■ Exercise description
Take the lines below between the one holding "if (state_q == S_IDLE && req) begin" and the one holding "if (state_q == S_FILL_WAIT", inclusive, and copy them exactly. Add nothing.

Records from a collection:
[Start of Attachment]
[src/include/brisc_defines.svh]
`ifndef BRISC_DEFINES_SVH
`define BRISC_DEFINES_SVH

// byte address seen by the core
`define BRISC_ADDR_WIDTH 16

// data word moved by a load or store
`define BRISC_WORD_WIDTH 32

`define BRISC_BYTE_WIDTH 8

// one cache line, moved whole between cache and memory
`define BRISC_LINE_WIDTH 128

`define BRISC_WORDS_PER_LINE (`BRISC_LINE_WIDTH / `BRISC_WORD_WIDTH)

// direct mapped, one line per set
`define BRISC_CACHE_SETS 16

// main memory size in words
`define BRISC_MEM_DEPTH 1024

// cycles spent in each direction between cache and array
`define BRISC_MEM_DELAY 4

`endif

[src/hw/brisc_core_pkg.sv]
`include "brisc_defines.svh"

package brisc_core_pkg;

  // address split used by the cache
  localparam int unsigned BYTE_OFF_W = $clog2(`BRISC_WORD_WIDTH / `BRISC_BYTE_WIDTH);
  localparam int unsigned WORD_OFF_W = $clog2(`BRISC_WORDS_PER_LINE);
  localparam int unsigned INDEX_W = $clog2(`BRISC_CACHE_SETS);
  localparam int unsigned TAG_W = `BRISC_ADDR_WIDTH - INDEX_W - WORD_OFF_W - BYTE_OFF_W;

  typedef struct packed {
    logic [TAG_W-1:0]      tag;
    logic [INDEX_W-1:0]    index;
    logic [WORD_OFF_W-1:0] word_off;
    logic [BYTE_OFF_W-1:0] byte_off;
  } addr_fields_t;

  // same address word, either flat or split into cache fields
  typedef union packed {
    logic [`BRISC_ADDR_WIDTH-1:0] raw;
    addr_fields_t                 fields;
  } cache_addr_u;

  // word request from the core, held stable while req is high
  typedef struct packed {
    logic [`BRISC_ADDR_WIDTH-1:0] addr;
    logic                         write;
    logic [`BRISC_WORD_WIDTH-1:0] wdata;
  } core_req_t;

  // load data, valid together with ack
  typedef struct packed {
    logic [`BRISC_WORD_WIDTH-1:0] rdata;
  } core_resp_t;

endpackage

[src/hw/brisc_mem_pkg.sv]
`include "brisc_defines.svh"

package brisc_mem_pkg;

  // line request from the cache
  // addr is line aligned, data only meaningful when store is set
  typedef struct packed {
    logic [`BRISC_ADDR_WIDTH-1:0] addr;
    logic                         store;
    logic                         valid;
    logic [`BRISC_LINE_WIDTH-1:0] data;
  } line_req_t;

  // line returned by memory after a load request
  // valid is a single cycle pulse
  typedef struct packed {
    logic [`BRISC_ADDR_WIDTH-1:0] addr;
    logic                         valid;
    logic [`BRISC_LINE_WIDTH-1:0] data;
  } line_fill_t;

endpackage

[src/hw/dcache.sv]
`timescale 1ns/1ps
`include "brisc_defines.svh"

module dcache (
  input  logic                      clk,
  input  logic                      reset,
  input  logic                      req,
  input  brisc_core_pkg::core_req_t core_req,
  output logic                      ack,
  output brisc_core_pkg::core_resp_t core_resp,
  output brisc_mem_pkg::line_req_t  line_req,
  input  brisc_mem_pkg::line_fill_t line_fill
);

  localparam int unsigned WW = `BRISC_WORD_WIDTH;
  localparam int unsigned LW = `BRISC_LINE_WIDTH;
  localparam int unsigned SETS = `BRISC_CACHE_SETS;
  localparam int unsigned TAG_W = brisc_core_pkg::TAG_W;
  localparam int unsigned INDEX_W = brisc_core_pkg::INDEX_W;

  typedef enum logic [2:0] {
    S_IDLE,
    S_LOOKUP,
    S_EVICT,
    S_FILL_WAIT,
    S_RESPOND,
    S_ACK_HOLD
  } state_t;

  state_t state_q;

  // request latched when req is first seen
  brisc_core_pkg::core_req_t req_q;
  logic [WW-1:0]             rdata_q;

  logic [LW-1:0]    data_q [SETS];
  logic [TAG_W-1:0] tag_q [SETS];
  logic [SETS-1:0]  valid_q;
  logic [SETS-1:0]  dirty_q;

  brisc_core_pkg::cache_addr_u cur_addr;
  brisc_core_pkg::cache_addr_u line_addr;
  brisc_core_pkg::cache_addr_u evict_addr;
  brisc_core_pkg::cache_addr_u fill_addr;

  logic [INDEX_W-1:0] idx;
  logic [INDEX_W-1:0] fill_idx;
  logic               hit;
  logic               victim_dirty;
  logic [LW-1:0]      fill_line;

  assign cur_addr.raw = req_q.addr;
  assign idx = cur_addr.fields.index;
  assign hit = valid_q[idx] && (tag_q[idx] == cur_addr.fields.tag);
  assign victim_dirty = valid_q[idx] && dirty_q[idx];

  assign fill_addr.raw = line_fill.addr;
  assign fill_idx = fill_addr.fields.index;

  // line aligned addresses for the fetch and for the victim
  always_comb begin
    line_addr = cur_addr;
    line_addr.fields.word_off = '0;
    line_addr.fields.byte_off = '0;
    evict_addr = line_addr;
    evict_addr.fields.tag = tag_q[idx];
  end

  // memory request pulses, store of victim first when dirty
  always_comb begin
    line_req = '0;
    if (state_q == S_LOOKUP && !hit) begin
      line_req.valid = 1'b1;
      if (victim_dirty) begin
        line_req.store = 1'b1;
        line_req.addr = evict_addr.raw;
        line_req.data = data_q[idx];
      end else begin
        line_req.addr = line_addr.raw;
      end
    end else if (state_q == S_EVICT) begin
      line_req.valid = 1'b1;
      line_req.addr = line_addr.raw;
    end
  end

  // pending store goes into the incoming line
  always_comb begin
    fill_line = line_fill.data;
    if (req_q.write) begin
      fill_line[cur_addr.fields.word_off*WW +: WW] = req_q.wdata;
    end
  end

  always_ff @(posedge clk) begin
    if (reset) begin
      state_q <= S_IDLE;
      valid_q <= '0;
      dirty_q <= '0;
    end else begin
      case (state_q)
        S_IDLE: begin
          if (req) begin
            state_q <= S_LOOKUP;
          end
        end
        S_LOOKUP: begin
          if (hit) begin
            if (req_q.write) begin
              dirty_q[idx] <= 1'b1;
            end
            state_q <= S_RESPOND;
          end else if (victim_dirty) begin
            state_q <= S_EVICT;
          end else begin
            state_q <= S_FILL_WAIT;
          end
        end
        S_EVICT: begin
          state_q <= S_FILL_WAIT;
        end
        S_FILL_WAIT: begin
          if (line_fill.valid) begin
            valid_q[fill_idx] <= 1'b1;
            dirty_q[fill_idx] <= req_q.write;
            state_q <= S_RESPOND;
          end
        end
        S_RESPOND: begin
          // requester holds req until it sees ack
          state_q <= S_ACK_HOLD;
        end
        S_ACK_HOLD: begin
          if (!req) begin
            state_q <= S_IDLE;
          end
        end
        default: begin
          state_q <= S_IDLE;
        end
      endcase
    end
  end

  // line data, tags and response word
  always_ff @(posedge clk) begin
    if (state_q == S_IDLE && req) begin
      req_q <= core_req;
    end
    if (state_q == S_LOOKUP && hit) begin
      rdata_q <= data_q[idx][cur_addr.fields.word_off*WW +: WW];
      if (req_q.write) begin
        data_q[idx][cur_addr.fields.word_off*WW +: WW] <= req_q.wdata;
      end
    end
    if (state_q == S_FILL_WAIT && line_fill.valid) begin
      data_q[fill_idx] <= fill_line;
      tag_q[fill_idx] <= fill_addr.fields.tag;
      rdata_q <= fill_line[cur_addr.fields.word_off*WW +: WW];
    end
  end

  assign ack = (state_q == S_RESPOND) || (state_q == S_ACK_HOLD);
  assign core_resp.rdata = rdata_q;

endmodule

[config.mk]
export PLATFORM = sky130hd
export DESIGN_NAME = dcache
export DESIGN_NICKNAME = d
export VERILOG_FILES = /design/src/hw/brisc_core_pkg.sv /design/src/hw/brisc_mem_pkg.sv /design/src/hw/dcache.sv
export VERILOG_INCLUDE_DIRS = /design/src /design/src/include
export SDC_FILE = /design/constraint.sdc
export NUM_CORES = 2
export LEC_CHECK = 0
export BUFFER_PORTS_ARGS = -buffer_cell sky130_fd_sc_hd__buf_2
export CAP_MARGIN = 20
export CORE_AREA = 2 2 326 570
export DETAILED_ROUTE_END_ITERATION = 8
export DIE_AREA = 0 0 328 572
export PLACE_DENSITY = 0.68
export SLEW_MARGIN = 40
export SYNTH_ARGS = -nofsm -noshare
export SYNTH_HDL_FRONTEND = slang
export SYNTH_SLANG_ARGS = --single-unit
export TNS_END_PERCENT = 1
[constraint.sdc]
create_clock -name clk -period 6 [get_ports clk]
set_clock_uncertainty 0.1 [all_clocks]
set_input_delay 0.3 -clock clk [delete_from_list [all_inputs] [get_ports clk]]
set_output_delay 0.3 -clock clk [all_outputs]
set_load 0.02 [all_outputs]
== Word-level counts from Yosys, hierarchy flattened ==
Memories as Yosys holds them, arrays and structs flattened. A register that Yosys moved wholly into a read port is not among the register bits.
Cells that the tools add are included.
Word-level totals
  bits in writable memories: 2176
  flip-flop bits (word level): 116
  output and inout port bits: 179
  memories kept: 2
Memories
  data_q: words 16, bits a word 128, rd ports 1, clocked after memory_dff 1, wr ports 1, line dcache.sv:36  | logic [LW-1:0] data_q [SETS];
  tag_q: words 16, bits a word 8, rd ports 1, clocked after memory_dff 1, wr ports 1, line dcache.sv:37  | logic [TAG_W-1:0] tag_q [SETS];
Operators by class
  reductions and logical operators: 17
  eq/ne operators: 11
  shifts and indexed selects: 4
  $lt $le $gt $ge: 4
  add/sub/neg operators: 1
  mux-type cells: 42
  bitwise logic cells: 2
Operators with widths (number)
  $mux 128: 6
  $shiftx 128x8->32: 2
  $bwmux 128: 1
  $reduce_or 128->1: 1
  $shift 32x34->128 const A: 1
  $shiftx 32x34->128: 1
  $mux 16: 6
  $mux 32: 2
  $neg 7->34: 1
  $or 16x16->16: 2
  $pmux 16 s2: 1
  $pmux 3 s6: 1
  $bwmux 16: 1
  $mux 1: 13
  $mux 3: 4
  $mux 4: 3
  $lt 4x5->1 const B: 2
  $ne 2x2->1 const B: 5
  $bmux 1 s4: 2
  $demux 1 s4: 2
  $eq 8x8->1: 1
  $ge 4x1->1 const B: 2
  $logic_and 1x1->1: 8
  $eq 3x2->1 const B: 2
  other kinds (9): 11

== Longest topological paths before layout ==
  depth after elaboration: 8
  depth in mapped cells: 13

== Worst setup path before layout ==
OpenSTA, ideal clock, no wires.
  kind: register to register
  start: register with a tool-made name
  end: register rdata_q[0], in the netlist core_resp[0] (enable)
  required time: 5.434 ns
  setup time: 0.466 ns
  stages on the path, launching flop included: 12
  data arrival time: 4.515 ns
  clock period less this slack: 5.080 ns
  buffers on the path: 4
  slack: 0.920 ns
  path through: dfxtp_1 buf_4 buf_6 buf_6 mux2i_1 mux4_2 mux2i_1 xor2_1 nor3b_1 nand3_2 clkbuf_1 o21ai_0
RTL lines
  to (signal assigned): line dcache.sv:151  | rdata_q <= data_q[idx][cur_addr.fields.word_off*WW +: WW];
  to (signal assigned): line dcache.sv:159  | rdata_q <= fill_line[cur_addr.fields.word_off*WW +: WW];
  to (decl): line dcache.sv:34  | logic [WW-1:0] rdata_q;

==> out/metrics.sh <==
TIMING.HOLD.WS_PS=51.04
CRIT_PATH_CATEGORY='reg2out'
POST_SYNTH.CELL_AREA_AVG_UM2=19.81
SLEW_AT_THE_PIN_CLOSEST_TO_ITS_MAX_SLEW_LIMIT_PS=999.7
TOTAL_LEAKAGE_POWER_nW=36.22
PLACE.GP.CONGESTION=0.9146
FP.COREAREA_UM2=183000
OVERFLOW=0
YOSYSUNIQUECELLTYPES=49
MAXIMUM_NET_FANOUT_ON_THE_CRITICAL_PATH=66
VIAS=51880
CLK_PIN_SLEW_WORST_PATHS_PS=70
TIMING.FINAL.SETUP_VIOLATIONS=0
YS.WARNINGS.COUNT=0
SYNTHTOLAYOUTAREAGROWTH_PCT=16.94
SEQ_AREA_FRAC_SYNTH=0.7372
CP.REQUIRED_PS=5600
DIE_HEIGHT_UM=572
LAYOUT.FILLER_CELLS=12940
DIE_AREA_UM2=187600
FFS_LATCHES_SYNTH=2294
PWR_DENSITY_CELL_nW_PER_UM2=348.5
FINAL_WORST_PATH_PERIOD_SHARE=0.8964
IO_PINS=376
MAPPEDNETLISTAREA_UM2=92920
CLK_PATH_BUF_DEPTH=4
DETAIL_ROUTE.ITER0.VIOLATIONS=7223
GRT_ANTENNA_BEFORE_REPAIR=71
NUM_ROWS=208
YS.FLOP_TYPE='sky130_fd_sc_hd__edfxtp_1'
CP.ARRIVAL_PS=4980
FLOORPLAN_DIE_WIDTH_UM=328
GRT_MAX_DEGREE=138
SYNTHESIZED_INSTANCE_COUNT=4690
DETAIL_ROUTE_ANTENNA_NETS=0
CLOCK-ROOT-BUFFER='sky130_fd_sc_hd__clkbuf_16'
RSZ0062_AT_GRT='no'
TRACK_USAGE=0.2889
CAP_VIOLATIONS=0
DRV_SLEW=0
WL_MET2_MM=131.6
SLEW_HEADROOM=0.3321
FIRST_PASS_ITERS=6
CP-END-KIND='primary output'
VDD_IR_DROP_MAX_mV=0.4207
MAX_FREQ_GHz=0.1859
PROPORTION_OF_REGISTER_BITS_WITH_ASYNCHRONOUS_SET_OR_RESET_AFTER_SYNTHESIS=0
PLACEMENT.IO_BUFFERS=365
SYNTH_ENABLE_FLOP_CELLS=2255
M1WIRELENGTH_MM=91.97
ROUTED_WL_MM=270.5
FINAL_NETS=5612
CTS_INSERTED_BUFFERS=205
CTS.REPAIR_TIMING.SETUP_BUFFER_COUNT=0
TRITONCTS='done'
CLOCK_INSERTION_DELAY_WORST_SKEW_PS=850
GRT_FIRST_PASS_WIRELENGTH_MM=377.8
H-TREE-DEPTH=4
WIRE_PER_INST_UM=33.64
LAYOUT-DRIVE-GT1-SHARE=0.3149
POST_DRT_VIA_CELL_RATIO=6.453
GRT_PASS1_VIAS=51470
TIMING.FINAL.CRIT_PERIOD_PS=5378
DRC=0
OUTCOME='completed'
FINALSETUPTNS_PS=0
FINALHOLDVIOLCOUNT=0
CRIT_PATH_START_KIND='register'
PLACE.DETAILED.HPWL_MM=170.2
WORST_HOLD_PATH_TYPE='in2reg'
NUMCLOCKSINKS=2294
INITIAL_CORE_UTIL=0.5079
TOP_LAYER_USED='met5'
DR_WL_MET3_MM=33.01
-- stage by stage --
stage	instances	utilization	worst slack (ps)	area, um^2	power (mW)
floorplan	4693	-	919.6	92930	22.08
global placement	7412	0.5444	992.4	99610	24.65
detailed placement	7423	0.5458	1217	99860	24.74
CTS	7977	0.5925	535.5	108400	37.83
global route	7999	0.5934	368.6	108600	38.69
finish	8040	0.5939	621.7	108700	37.87
-- cell usage in the layout (no fill, tap or decap), types with 25 or more instances in the layout --
cell type,instances
sky130_fd_sc_hd__nor2_1,70
sky130_fd_sc_hd__and3_1,129
sky130_fd_sc_hd__a211oi_1,25
sky130_fd_sc_hd__nand2_1,422
sky130_fd_sc_hd__buf_12,50
sky130_fd_sc_hd__clkbuf_1,41
sky130_fd_sc_hd__mux2i_1,63
sky130_fd_sc_hd__o21a_1,31
sky130_fd_sc_hd__buf_4,213
sky130_fd_sc_hd__clkbuf_16,208
sky130_fd_sc_hd__o211ai_1,126
sky130_fd_sc_hd__dfxtp_1,35
sky130_fd_sc_hd__buf_2,366
sky130_fd_sc_hd__mux4_2,687
sky130_fd_sc_hd__nor2b_1,32
sky130_fd_sc_hd__edfxtp_1,2255
sky130_fd_sc_hd__diode_2,58
sky130_fd_sc_hd__clkinv_2,27
sky130_fd_sc_hd__a21oi_1,36
sky130_fd_sc_hd__nor2_4,65
sky130_fd_sc_hd__dlygate4sd3_1,190
sky130_fd_sc_hd__o21ai_0,208
sky130_fd_sc_hd__clkinv_1,31
-- area by class of cell --
| cell class | instances | area, um^2 | area share |
|---|---|---|---|
| multi-input cells | 2066 | 23760 | 0.2186 |
| repair buffers | 832 | 6548 | 0.06026 |
| diodes | 58 | 145.1 | 0.001336 |
| flip-flops and latches | 2294 | 68510 | 0.6305 |
| clock inverters | 110 | 1211 | 0.01115 |
| clock buffers | 254 | 5428 | 0.04995 |
| inverters | 11 | 41.29 | 0.0003800 |
| well taps | 2415 | 3022 | 0.02781 |
-- registers in the layout, summed over array words and instances (netlist names), named ones only --
name       cells
core_resp     32
cur_addr      14
data_q      2048
dirty_q       16
req_q         33
state_q        3
tag_q        128
valid_q       16
-- logic make-up after synthesis --
logic type               synth area share
AO/OA/AOI/OAI                     0.03443
XOR/XNOR                        0.0006598
adder cells (fa/ha/maj)         0.0006733
buffers and inverters             0.01540
flip-flops                         0.7372
multiplexers                       0.1746
other                          0.00004036
AND/OR/NAND/NOR                   0.03700
-- path summary, 6_finish.rpt --
path | endpoint | start | cells after the start | slack (ps)
max | line_req[13] | register | 9 | 620
min | core_resp[13] | line_fill[109] | 6 | 50
max reg2reg | core_resp[9] | register | 7 | 1260
min reg2reg | valid_q[2] | valid_q[2] | 2 | 370
-- critical path, cell delays in order, from the launching register on --
cell and delay (ps):
sky130_fd_sc_hd__dfxtp_4 520, sky130_fd_sc_hd__buf_12 410, sky130_fd_sc_hd__buf_4 570, sky130_fd_sc_hd__mux2i_1 440, sky130_fd_sc_hd__xor2_1 150, sky130_fd_sc_hd__nor3b_1 540, sky130_fd_sc_hd__nand3_4 370, sky130_fd_sc_hd__buf_4 440
sky130_fd_sc_hd__and3_1 340, sky130_fd_sc_hd__buf_2 190
-- per-layer routing --
layer / vias up / track usage
li1: 20830 / -
met1: 26740 / 0.3589
met2: 3556 / 0.4697
met3: 718 / 0.08464
met4: 40 / 0.1334
met5: - / 0
-- power by group --
group	switching (mW)	internal (mW)
clock	5.74	7.46
combinational	3.94	2.49
sequential	0.282	18.0
total	9.96	27.9
-- cells in the mapped netlist (8+ instances only) --
cell,number,share of area
sky130_fd_sc_hd__o21ai_0,240,0.013
sky130_fd_sc_hd__a31oi_1,11,0.00074
sky130_fd_sc_hd__mux2_2,11,0.0013
sky130_fd_sc_hd__o211ai_1,126,0.010
sky130_fd_sc_hd__mux2i_1,63,0.0068
sky130_fd_sc_hd__nor2_1,138,0.0056
sky130_fd_sc_hd__mux4_2,687,0.17
sky130_fd_sc_hd__a22o_1,9,0.00085
sky130_fd_sc_hd__nor3_1,10,0.00054
sky130_fd_sc_hd__nor2b_1,32,0.0022
sky130_fd_sc_hd__clkbuf_1,200,0.0081
sky130_fd_sc_hd__a221oi_1,8,0.00075
sky130_fd_sc_hd__and3_1,130,0.0088
sky130_fd_sc_hd__edfxtp_1,2255,0.73
sky130_fd_sc_hd__a211oi_1,25,0.0020
sky130_fd_sc_hd__dfxtp_1,39,0.0084
sky130_fd_sc_hd__nor3b_1,8,0.00065
sky130_fd_sc_hd__nand3_1,11,0.00059
sky130_fd_sc_hd__o21a_1,31,0.0025
sky130_fd_sc_hd__a21oi_1,43,0.0023
sky130_fd_sc_hd__buf_4,14,0.0011
sky130_fd_sc_hd__inv_1,10,0.00040
sky130_fd_sc_hd__nand2_1,427,0.017
sky130_fd_sc_hd__buf_2,91,0.0049
sky130_fd_sc_hd__buf_1,15,0.00061
-- timing repair --
item / CTS / global route
resized for setup: 0 / 0
setup endpoints to repair: 0 / 0
hold buffers: 190 / 0
hold endpoints to repair: 2200 / 0
No activity file was read; power rests on OpenSTA's default activity.
--- config.mk ---
export PLATFORM = sky130hd
export DESIGN_NAME = reg_file
export DESIGN_NICKNAME = d
export VERILOG_FILES = /design/src/bus_pkg.sv /design/src/reg_file.sv
export SDC_FILE = /design/constraint.sdc
export NUM_CORES = 2
export LEC_CHECK = 0
export ABC_AREA = 1
export ABC_CLOCK_PERIOD_IN_PS = 12500
export BUFFER_PORTS_ARGS = -buffer_cell sky130_fd_sc_hd__buf_2
export CAP_MARGIN = 10
export CORE_ASPECT_RATIO = 2
export CORE_MARGIN = 2
export CORE_UTILIZATION = 45
export CTS_CLUSTER_DIAMETER = 60
export DETAILED_ROUTE_END_ITERATION = 16
export GPL_ROUTABILITY_DRIVEN = 0
export MAX_ROUTING_LAYER = met4
export PLACE_DENSITY_LB_ADDON = 0.15
export SKIP_CTS_REPAIR_TIMING = 1
export SLEW_MARGIN = 20
export SYNTH_ARGS = -nofsm -noshare
export SYNTH_HDL_FRONTEND = slang
export SYNTH_SLANG_ARGS = --single-unit
export TNS_END_PERCENT = 10
--- constraint.sdc ---
create_clock -name clk -period 12.5 [get_ports clk]
set_clock_uncertainty 0.05 [all_clocks]
set_input_delay 2.5 -clock clk [delete_from_list [all_inputs] [get_ports clk]]
set_output_delay 2.5 -clock clk [all_outputs]
set_load 0.01 [all_outputs]
### config.mk
export PLATFORM = sky130hd
export DESIGN_NAME = alu_sequencer
export DESIGN_NICKNAME = d
export VERILOG_FILES = /design/src/alu_pkg.sv /design/src/bus_pkg.sv /design/src/alu_sequencer.sv
export SDC_FILE = /design/constraint.sdc
export NUM_CORES = 1
export LEC_CHECK = 0
export ABC_AREA = 0
export BUFFER_PORTS_ARGS = -buffer_cell sky130_fd_sc_hd__buf_4
export CAP_MARGIN = 20
export CORE_MARGIN = 2
export CORE_UTILIZATION = 36
export DETAILED_ROUTE_END_ITERATION = 10
export GPL_TIMING_DRIVEN = 0
export PLACE_DENSITY = 0.72
export SLEW_MARGIN = 5
export SYNTH_ARGS = -nofsm -noshare
export SYNTH_HDL_FRONTEND = slang
export SYNTH_SLANG_ARGS = --single-unit
### constraint.sdc
create_clock -name clk -period 19.9 [get_ports clk]
set_input_delay 1.99 -clock clk [delete_from_list [all_inputs] [get_ports clk]]
set_output_delay 1.99 -clock clk [all_outputs]
set_load 0.05 [all_outputs]
### config.mk
export PLATFORM = sky130hd
export DESIGN_NAME = axil_host_port
export DESIGN_NICKNAME = d
export VERILOG_FILES = /design/src/alu_pkg.sv /design/src/bus_pkg.sv /design/src/axil_host_port.sv
export SDC_FILE = /design/constraint.sdc
export NUM_CORES = 1
export LEC_CHECK = 0
export BUFFER_PORTS_ARGS = -buffer_cell sky130_fd_sc_hd__clkbuf_2
export CAP_MARGIN = 15
export CORE_ASPECT_RATIO = 0.7
export CORE_MARGIN = 3
export CORE_UTILIZATION = 45
export DETAILED_ROUTE_END_ITERATION = 10
export GPL_ROUTABILITY_DRIVEN = 1
export PLACE_DENSITY = 0.81
export SKIP_CTS_REPAIR_TIMING = 1
export SLEW_MARGIN = 5
export SYNTH_ARGS = -nofsm -noshare
export SYNTH_HDL_FRONTEND = slang
export SYNTH_SLANG_ARGS = --single-unit
### constraint.sdc
create_clock -name clk -period 4.3 [get_ports clk]
set_input_delay 0.86 -clock clk [delete_from_list [all_inputs] [get_ports clk]]
set_output_delay 0.86 -clock clk [all_outputs]
set_load 0.02 [all_outputs]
[End of Attachment]
■ Exercise result
    if (state_q == S_IDLE && req) begin
      req_q <= core_req;
    end
    if (state_q == S_LOOKUP && hit) begin
      rdata_q <= data_q[idx][cur_addr.fields.word_off*WW +: WW];
      if (req_q.write) begin
        data_q[idx][cur_addr.fields.word_off*WW +: WW] <= req_q.wdata;
      end
    end
    if (state_q == S_FILL_WAIT && line_fill.valid) begin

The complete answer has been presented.